**ACTION ITEM**
Below are some entries; state how many of their lines include the word "note" and give no more than that number.

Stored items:

Background: an optimization exercise with open tools, aiming at small area, a short achievable clock period and few clock cycles per item. Do not read the settings as production practice.
Where RTL was checked, it was by simulation tests only, not by an equivalence proof against the original.
Power and IR drop assume default switching activity.

Setup of epsilon:
Design mf_thresh, start of the top module:
module mf_thresh #(
    parameter T = 8
) (
    input  wire               clk,
    input  wire               rst,           
    input  wire               in_valid,
    output wire               in_ready,
    input  wire               in_kind,       
    input  wire        [15:0] in_chan,
    input  wire signed [31:0] in_value,
    input  wire        [7:0]  in_flags,      
    input  wire        [15:0] in_tout,       
    input  wire        [15:0] in_tag,
    input  wire        [2:0]  in_thr,
    input  wire        [2:0]  in_field,      
    input  wire        [31:0] in_data,
    output wire               rep_valid,
    input  wire               rep_ready,
    output reg         [2:0]  rep_thr,
    output reg         [1:0]  rep_old,
    output reg         [1:0]  rep_new,
    output reg  signed [31:0] rep_value,
    output reg         [15:0] rep_tag
);
Size: roughly 14000 cells after synthesis, roughly 1700 flip-flops, roughly 190 I/O pins.
clock: 18.0 ns
lec_check: 0
cap_margin: 30
core_margin: 2
core_utilization: 55
place_density: 0.7
slew_margin: 30
run.sh (not shown) runs the stock make flow with config.mk's settings and CLKGATE_MAP_FILE= SYNTH_SCRIPT=/design/flow/synth_recipe.tcl, a recipe that flattens the netlist after the stock synthesis.
epsilon finished every step from synthesis to the final layout, and the layout passed the timing, design-rule and antenna checks.
The inputs of alpha differ from those of epsilon as listed below.
- PLACE_DENSITY now 0.5, was 0.7
- CORE_UTILIZATION now 30, was 55
--- outcome ---
- Taking alpha over epsilon, the global-route wire length before repair ratio works out to 1.06.
- The number of buffers added by the clock tree synthesis step of alpha exceeds that of epsilon by 10%.
- From epsilon to alpha the numbers moved as follows: clock-buffer cell count climbed 11%, switching power total shows an increase of 0.00015 W.
No functional check of the RTL was part of any run of this note.

* * *

Another version of the RTL of mf_thresh (not shown whole).
Size in the first run: about 10,000 cells after synthesis, ~190 I/O pins.
// mf_thresh
module mf_thresh #(
    parameter T = 8
) (
    input  wire               clk,
    input  wire               rst,           
    input  wire               in_valid,
    output wire               in_ready,
    input  wire               in_kind,       
    input  wire        [15:0] in_chan,
    input  wire signed [31:0] in_value,
    input  wire        [7:0]  in_flags,      
    input  wire        [15:0] in_tout,       
    input  wire        [15:0] in_tag,
    input  wire        [2:0]  in_thr,
    input  wire        [2:0]  in_field,      
    input  wire        [31:0] in_data,
    output wire               rep_valid,
    input  wire               rep_ready,
    output reg         [2:0]  rep_thr,
    output reg         [1:0]  rep_old,
    output reg         [1:0]  rep_new,
    output reg  signed [31:0] rep_value,
    output reg         [15:0] rep_tag
);
==> flow/config.mk <==
export PLATFORM = sky130hd
export DESIGN_NAME = mf_thresh
export DESIGN_NICKNAME = mf_thresh
export VERILOG_FILES = /design/flow/design.v
export SDC_FILE = /design/flow/constraint.sdc
export NUM_CORES = 4
export LEC_CHECK = 0
export CAP_MARGIN = 30
export CORE_MARGIN = 2
export CORE_UTILIZATION = 72
export CTS_CLUSTER_DIAMETER = 100
export CTS_CLUSTER_SIZE = 24
export PLACE_DENSITY = 0.82
export SLEW_MARGIN = 30
==> flow/constraint.sdc <==
create_clock -name core_clock -period 18.0 [get_ports {clk}]
set_input_delay 3.6000 -clock core_clock [delete_from_list [all_inputs] [get_ports {clk}]]
set_output_delay 3.6000 -clock core_clock [all_outputs]
set_load 0.01 [all_outputs]
standard.sh (not shown) runs the stock make flow with config.mk's settings and CLKGATE_MAP_FILE= SYNTH_SCRIPT=/design/flow/synth_recipe.tcl, a recipe that flattens the netlist after the stock synthesis.
==> flow/flow/run.sh <==
#!/bin/bash
# The standard layout, with its timing repair asked to leave extra setup
# slack on the design's clock, so that it also speeds up the paths the
# achieved period depends on. The constraints are the design's.
set -euo pipefail
bash standard.sh SETUP_SLACK_MARGIN=13 finish > standard_flow.log 2>&1
Testbench counts at the start, summed over its fixed seeds: cycles 33,483, items 32,320.
Change:
--- a/flow/config.mk
+++ b/flow/config.mk
@@ -10 +10 @@
-export CORE_UTILIZATION = 72
+export CORE_UTILIZATION = 65
@@ -13 +13 @@
-export PLACE_DENSITY = 0.82
+export PLACE_DENSITY = 0.75
The new run went through all stages and came out clean.
Sequential cell count is unchanged.
Die area went up by 11%.
Worst hold slack barely changes.
Combinational power hardly moves.
Clock power hardly moves.
Change:
--- a/flow/config.mk
+++ b/flow/config.mk
@@ -10 +10 @@
-export CORE_UTILIZATION = 65
+export CORE_UTILIZATION = 30
@@ -13 +13 @@
-export PLACE_DENSITY = 0.75
+export PLACE_DENSITY = 0.5
Outcome: Global-route usage drops by 19 points; wire length climbs by about 10%; synthesized area does not change; cell count climbs by about 22%; critical path depth is unchanged; combinational power barely changes.

## re-timing with driven ports
In the flow no input, the clock included, has a driving cell. The finished layouts below were timed again as built, in two steps. Step 1, drivers: a clkbuf_16 drives clk and a buf_2 each remaining input, both assumed. Step 2 moves the port delays by t, midway between the first and last clock arrival at a register: inputs arrive t later, outputs are due t later. That takes back most of the time a late clock gives input paths. Three values: ideal ports, drivers, drivers and shift; two values: the first two.
run | t, ns | slack for setup (ns) | pins driven straight from the clock port
epsilon | 0.951 | 9.826 / 9.826 / 9.826 | 1
alpha | 1.000 | 9.868 / 9.868 / 9.868 | 1
the first run of note 2 | 0.844 | 12.820 / 12.725 / 12.194 | 1
the second run of note 2 | 0.875 | 12.846 / 12.756 / 12.207 | 1
the third run of note 2 | 0.985 | 12.604 / 12.499 / 12.059 | 1
After both steps setup and hold are still met in every run listed. For the second run of note 2, which loses most, drivers alone change the setup slack by -0.090 ns; drivers and shift together by -0.639 ns.
This is an optimization exercise on Yosys and OpenROAD, whose aim is small area, a short achievable clock period and few clock cycles per item, not a production implementation.
In this exercise RTL edits were held to simulation tests only and were not proved equivalent to the original.
Power is estimated from default activity; no workload was simulated.

### flow/config.mk
export PLATFORM = sky130hd
export DESIGN_NAME = draft_chain
export DESIGN_NICKNAME = draft_chain
export VERILOG_FILES = /design/flow/design.v
export SDC_FILE = /design/flow/constraint.sdc
export NUM_CORES = 4
export LEC_CHECK = 0
export CAP_MARGIN = 20
export CORE_MARGIN = 2
export CORE_UTILIZATION = 40
export PLACE_DENSITY = 0.6
export SLEW_MARGIN = 20
### flow/constraint.sdc
create_clock -name core_clock -period 18.0 [get_ports {clk}]
set_input_delay 3.6000 -clock core_clock [delete_from_list [all_inputs] [get_ports {clk}]]
set_output_delay 3.6000 -clock core_clock [all_outputs]
set_load 0.01 [all_outputs]
### flow/design.v
module draft_chain (
    input  wire        clk,
    input  wire        rst,         
    input  wire        cfg_we,
    input  wire [5:0]  cfg_addr,
    input  wire [31:0] cfg_wdata,
    input  wire        in_valid,
    output wire        in_ready,
    input  wire [13:0] in_code,     
    input  wire [4:0]  in_flags,    
    input  wire        in_clear,    
    output reg         out_valid,
    output reg  [31:0] out_word,
    output wire        idle
);
    localparam NSEC = 4;
    localparam F_TIMEQ  = 0;
    localparam F_OVR    = 1;
    localparam F_CLIP   = 2;
    localparam F_SETTLE = 3;
    localparam F_RECOV  = 4;
    localparam F_FILL   = 5;
    localparam F_OPEN   = 6;
    function signed [63:0] round_conv;
        input signed [63:0] a;
        input [5:0]         n;
        reg signed [63:0] q, r, h;
        begin
            if (n == 6'd0) begin
                round_conv = a;
            end else begin
                q = a >>> n;
                r = a - (q <<< n);
                h = 64'sd1 <<< (n - 6'd1);
                if (r > h || (r == h && q[0]))
                    q = q + 64'sd1;
                round_conv = q;
            end
        end
    endfunction
    function [24:0] sat24;
        input signed [63:0] q;
        begin
            if (q > 64'sd8388607)
                sat24 = {1'b1, 24'h7fffff};
            else if (q < -64'sd8388608)
                sat24 = {1'b1, 24'h800000};
            else
                sat24 = {1'b0, q[23:0]};
        end
    endfunction
    reg [31:0]        cal_g;
    reg signed [31:0] cal_o;
    reg               dcb_en;
    reg               dcb_freeze;
    reg [4:0]         dcb_k;
    reg [2:0]         nsec;
    reg [4:0]         out_round;
    reg signed [23:0] out_gain;
    reg [15:0]        settle_len;
    reg signed [23:0] c_b0 [0:NSEC-1];
    reg signed [23:0] c_b1 [0:NSEC-1];
    reg signed [23:0] c_b2 [0:NSEC-1];
    reg signed [23:0] c_a1 [0:NSEC-1];
    reg signed [23:0] c_a2 [0:NSEC-1];
    reg [2:0]         c_s  [0:NSEC-1];
    reg [3:0]         c_d  [0:NSEC-1];
    wire [2:0] cfg_sec = cfg_addr[5:3] - 3'd1;
    wire [1:0] csel    = cfg_sec[1:0];
    always @(posedge clk) begin
        if (cfg_we) begin
            case (cfg_addr)
                6'd0: cal_g <= cfg_wdata;
                6'd1: cal_o <= cfg_wdata;
                6'd2: begin
                    dcb_en     <= cfg_wdata[0];
                    dcb_freeze <= cfg_wdata[1];
                    dcb_k      <= cfg_wdata[12:8];
                    nsec       <= cfg_wdata[18:16];
                    out_round  <= cfg_wdata[28:24];
                end
                6'd3: out_gain   <= cfg_wdata[23:0];
                6'd4: settle_len <= cfg_wdata[15:0];
                default: begin
                    if (cfg_addr >= 6'd8 && cfg_addr < 6'd8 + 8 * NSEC) begin
                        case (cfg_addr[2:0])
                            3'd0: c_b0[csel] <= cfg_wdata[23:0];
                            3'd1: c_b1[csel] <= cfg_wdata[23:0];
                            3'd2: c_b2[csel] <= cfg_wdata[23:0];
                            3'd3: c_a1[csel] <= cfg_wdata[23:0];
                            3'd4: c_a2[csel] <= cfg_wdata[23:0];
                            3'd5: begin
                                c_s[csel] <= cfg_wdata[2:0];
                                c_d[csel] <= cfg_wdata[11:8];
                            end
                            default: ;
                        endcase
                    end
                end
            endcase
        end
    end
    reg signed [23:0] s_x1 [0:NSEC-1];
    reg signed [23:0] s_x2 [0:NSEC-1];
    reg signed [23:0] s_y1 [0:NSEC-1];
    reg signed [23:0] s_y2 [0:NSEC-1];
    reg [3:0]         s_cnt [0:NSEC-1];    
    reg [6:0]         s_fl  [0:NSEC-1];    
    reg signed [23:0] hold;                
    reg signed [47:0] est;                 
    reg               est_valid;
    reg [15:0]        settle_cnt;          
    reg               settle_pend;         
    reg               prev_fill;           
    localparam ST_IDLE  = 4'd0;
    localparam ST_CAL   = 4'd1;
    localparam ST_CALR  = 4'd2;
    localparam ST_DCB   = 4'd3;
    localparam ST_DCBY  = 4'd4;
    localparam ST_SEC   = 4'd5;
    localparam ST_SECR  = 4'd6;
    localparam ST_OUT   = 4'd7;
    localparam ST_OUTR  = 4'd8;
    reg [3:0]         state;
    reg [1:0]         sec;                 
    reg [2:0]         tap;                 
    reg signed [13:0] code;
    reg [6:0]         fl;                  
    reg signed [23:0] v;                   
    reg signed [63:0] acc;
    assign in_ready = (state == ST_IDLE);
    assign idle     = (state == ST_IDLE);
    wire signed [33:0] cal_sum = {{10{code[13]}}, code, 10'd0} + {{2{cal_o[31]}}, cal_o};
    wire               cal_hi  = cal_sum > 34'sd16777215;
    wire               cal_lo  = cal_sum < -34'sd16777216;
    wire signed [24:0] cal_x0  = cal_hi ? 25'sh0ffffff :
                                 cal_lo ? 25'sh1000000 : cal_sum[24:0];
    reg signed [32:0] mul_a;
    reg signed [24:0] mul_b;
    wire signed [57:0] mul_p = mul_a * mul_b;
    always @(*) begin
        mul_a = 33'sd0;
        mul_b = 25'sd0;
        case (state)
            ST_CAL: begin
                mul_a = {1'b0, cal_g};
                mul_b = cal_x0;
            end
            ST_SEC: begin
                case (tap)
                    3'd0: begin mul_a = c_b0[sec]; mul_b = v;         end
                    3'd1: begin mul_a = c_b1[sec]; mul_b = s_x1[sec]; end
                    3'd2: begin mul_a = c_b2[sec]; mul_b = s_x2[sec]; end
                    3'd3: begin mul_a = c_a1[sec]; mul_b = s_y1[sec]; end
                    default: begin mul_a = c_a2[sec]; mul_b = s_y2[sec]; end
                endcase
            end
            ST_OUT: begin
                mul_a = out_gain;
                mul_b = v;
            end
            default: ;
        endcase
    end
    wire signed [63:0] prod64 = mul_p;
    wire [24:0]        cal_r   = sat24(round_conv(acc, 6'd30));
    wire [5:0]         sec_sh  = 6'd22 + {3'd0, c_s[sec]};
    wire [24:0]        sec_r   = sat24(round_conv(acc, sec_sh));
    wire [24:0]        out_r1  = sat24(round_conv(acc, 6'd22));
    wire [24:0]        out_r2  = sat24(round_conv({{40{out_r1[23]}}, out_r1[23:0]},
                                                  {1'b0, out_round}) <<< out_round);
    wire signed [63:0] dcb_x24 = {{16{v[23]}}, v, 24'd0};
    wire signed [63:0] dcb_e   = dcb_x24 - {{16{est[47]}}, est};
    wire signed [63:0] dcb_est = est_valid ?
                                 ({{16{est[47]}}, est} +
                                  ((dcb_freeze || fl[F_FILL]) ? 64'sd0
                                                              : round_conv(dcb_e, {1'b0, dcb_k})))
                                 : dcb_x24;
    wire [24:0]        dcb_y   = sat24({{40{v[23]}}, v} - round_conv({{16{est[47]}}, est}, 6'd24));
    wire [6:0]         sec_fl  = fl | (sec_r[24] ? 7'b0000100 : 7'd0);
    wire        settle_go  = settle_pend && !prev_fill;
    wire [15:0] settle_new = (settle_go && settle_len > settle_cnt) ? settle_len
                                                                   : settle_cnt;
    integer i;
    always @(posedge clk) begin
        out_valid <= 1'b0;
        if (rst) begin
            state       <= ST_IDLE;
            hold        <= 24'sd0;
            settle_cnt  <= 16'd0;
            settle_pend <= 1'b0;
            prev_fill   <= 1'b0;
            out_word    <= 32'd0;
        end else begin
            case (state)
                ST_IDLE: begin
                    if (in_valid) begin
                        code <= in_code;
                        fl   <= {in_flags[4], in_flags[3], in_flags[2], 1'b0,
                                 1'b0, in_flags[1], in_flags[0]};
                        if (in_clear || (prev_fill && !in_flags[3]))
                            settle_pend <= 1'b1;
                        prev_fill <= in_flags[3];
                        if (in_clear) begin
                            est_valid <= 1'b0;
                            for (i = 0; i < NSEC; i = i + 1) begin
                                s_x1[i]  <= 24'sd0;
                                s_x2[i]  <= 24'sd0;
                                s_y1[i]  <= 24'sd0;
                                s_y2[i]  <= 24'sd0;
                                s_cnt[i] <= 4'd0;
                                s_fl[i]  <= 7'd0;
                            end
                        end
                        state <= ST_CAL;
                    end
                end
                ST_CAL: begin
                    acc   <= prod64;
                    state <= ST_CALR;
                end
                ST_CALR: begin
                    if (fl[F_FILL]) begin
                        v <= hold;
                    end else begin
                        v    <= cal_r[23:0];
                        hold <= cal_r[23:0];
                        if (cal_r[24] || cal_hi || cal_lo)
                            fl[F_CLIP] <= 1'b1;
                    end
                    sec   <= 2'd0;
                    tap   <= 3'd0;
                    state <= dcb_en ? ST_DCB : ((nsec != 3'd0) ? ST_SEC : ST_OUT);
                end
                ST_DCB: begin
                    est       <= dcb_est[47:0];
                    est_valid <= 1'b1;
                    state     <= ST_DCBY;
                end
                ST_DCBY: begin
                    v         <= dcb_y[23:0];
                    if (dcb_y[24])
                        fl[F_CLIP] <= 1'b1;
                    state <= (nsec != 3'd0) ? ST_SEC : ST_OUT;
                end
                ST_SEC: begin
                    case (tap)
                        3'd0:    acc <= prod64;
                        3'd1,
                        3'd2:    acc <= acc + prod64;
                        default: acc <= acc - (prod64 <<< c_s[sec]);
                    endcase
                    if (tap == 3'd4) begin
                        tap   <= 3'd0;
                        state <= ST_SECR;
                    end else begin
                        tap <= tap + 3'd1;
                    end
                end
                ST_SECR: begin
                    s_x2[sec] <= s_x1[sec];
                    s_x1[sec] <= v;
                    s_y2[sec] <= s_y1[sec];
                    s_y1[sec] <= sec_r[23:0];
                    s_cnt[sec] <= (s_cnt[sec] + 4'd1 >= c_d[sec]) ? 4'd0
                                                                  : s_cnt[sec] + 4'd1;
                    if (s_cnt[sec] == 4'd0) begin
                        s_fl[sec] <= 7'd0;
                        fl        <= s_fl[sec] | sec_fl;
                        v         <= sec_r[23:0];
                        if ({1'b0, sec} + 3'd1 < nsec) begin
                            sec   <= sec + 2'd1;
                            state <= ST_SEC;
                        end else begin
                            state <= ST_OUT;
                        end
                    end else begin
                        s_fl[sec] <= s_fl[sec] | sec_fl;
                        state     <= ST_IDLE;
                    end
                end
                ST_OUT: begin
                    acc   <= prod64;
                    state <= ST_OUTR;
                end
                ST_OUTR: begin
                    out_valid <= 1'b1;
                    out_word[31:8] <= (out_round != 5'd0) ? out_r2[23:0] : out_r1[23:0];
                    out_word[7]    <= 1'b0;
                    out_word[6:4]  <= fl[6:4];
                    out_word[2]    <= fl[F_CLIP] | out_r1[24] |
                                      ((out_round != 5'd0) && out_r2[24]);
                    out_word[1:0]  <= fl[1:0];
                    if (settle_pend && !prev_fill)
                        settle_pend <= 1'b0;
                    out_word[3] <= (settle_new != 16'd0);
                    if (settle_new != 16'd0)
                        settle_cnt <= settle_new - 16'd1;
                    state <= ST_IDLE;
                end
                default: state <= ST_IDLE;
            endcase
        end
    end
endmodule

**THE COMPLETED TASK**
5